ネット上での他の人のレビューも幾つか読ませていただきましたが、

解釈がそれぞれあって面白かったですし。

 

あらすじ簡単に説明しますと

 

 ───東京で定時制高校に通いながら、昼間は自動車整備工場で働いている純。

 前回、「初恋」のラストで古尾谷雅人扮するトラックの運ちゃんから「一生ととっておけ」と言われた泥のついた1万円札2枚。もらった日付を書き込んで定期入れの中にお守りのようにしまっておいたやつ。がない。前日、バイクの窃盗容疑で警察にしょっぴかれた純。
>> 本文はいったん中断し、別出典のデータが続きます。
File: config.mk
export PLATFORM = sky130hd
export DESIGN_NAME = port_arbiter_flat
export DESIGN_NICKNAME = d
export VERILOG_FILES = /design/src/rtl/tis_pkg.sv /design/src/rtl/port_arbiter_if.sv /design/src/rtl/port_arbiter_rr_pick.sv /design/src/rtl/port_arbiter.sv /design/src/flat_wrapper.sv
export SDC_FILE = /design/constraint.sdc
export NUM_CORES = 1
export LEC_CHECK = 0
export CORE_UTILIZATION = 33
export DETAILED_ROUTE_END_ITERATION = 10
export GPL_TIMING_DRIVEN = 0
export PLACE_DENSITY = 0.82
export SLEW_MARGIN = 5
export SYNTH_ARGS = -nofsm -noshare
export SYNTH_HDL_FRONTEND = slang
export SYNTH_HIERARCHICAL = 1
export SYNTH_SLANG_ARGS = --single-unit
File: constraint.sdc
create_clock -name clk -period 2 [get_ports clk]
set_input_delay 0.2 -clock clk [delete_from_list [all_inputs] [get_ports clk]]
set_output_delay 0.2 -clock clk [all_outputs]
set_load 0.02 [all_outputs]
File: src/rtl/tis_pkg.sv
// tis_pkg: shared word type and arbiter state encoding for the TIS node port blocks.
package tis_pkg;
    localparam int WORD_W = 11;
    typedef logic signed [WORD_W-1:0] word_t;
    typedef enum logic [1:0] {IDLE, BUSY, GAP} arb_state_t;
endpackage

File: src/rtl/port_arbiter_if.sv
// port_arbiter_if: requester-side and node-side handshake bundle of the port arbiter.
interface port_arbiter_if #(parameter int N = 4, parameter int W = 11);
    logic [N-1:0]           req_write;
    logic signed [W-1:0]    req_data [0:N-1];
    logic [N-1:0]           req_wready;
    logic                   wready;
    logic                   write;
    logic signed [W-1:0]    out;
    logic [$clog2(N)-1:0]   grant_id;
    logic                   busy;
    modport master (input req_write, req_data, wready, output req_wready, write, out, grant_id, busy);
    modport slave (output req_write, req_data, wready, input req_wready, write, out, grant_id, busy);
endinterface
そのことで職場の仲間にも警察の事情聴取が入り、特に上司の水谷はかなり苛立っていた様子。冷静さを失った純は水谷の仕業と思い、暴れる狂うように水谷のロッカーを激しく漁る。そこへ親友のアカマが来て暴れる純の背中にしがみついて、盗ったのは俺だと白状する。

アカマは、病気の親に仕送りするため、半年前、水谷からお金を借りていた。それが半年で倍の利息を付けられ、返済を迫られていたのだ。アカマはかねてより純の定期入れの2万円の存在を知っていて、切羽詰まりそれを拝借して水谷に渡していた。純は、あの札はお守りのような大切な札だから他の札「3万円と交換してください」と水谷にすがりつくが、水谷はもともと純に苛立っていたうえに、犯人に疑われ完全に頭に血がのぼっていて、取り付く島も無く、「誰がお前なんかに渡すか!」と殴り倒される。倒れた純。近くに、鉄のバールが落ちていたのを見て、それを手に立ち上がり、背後から水谷に襲いかかった。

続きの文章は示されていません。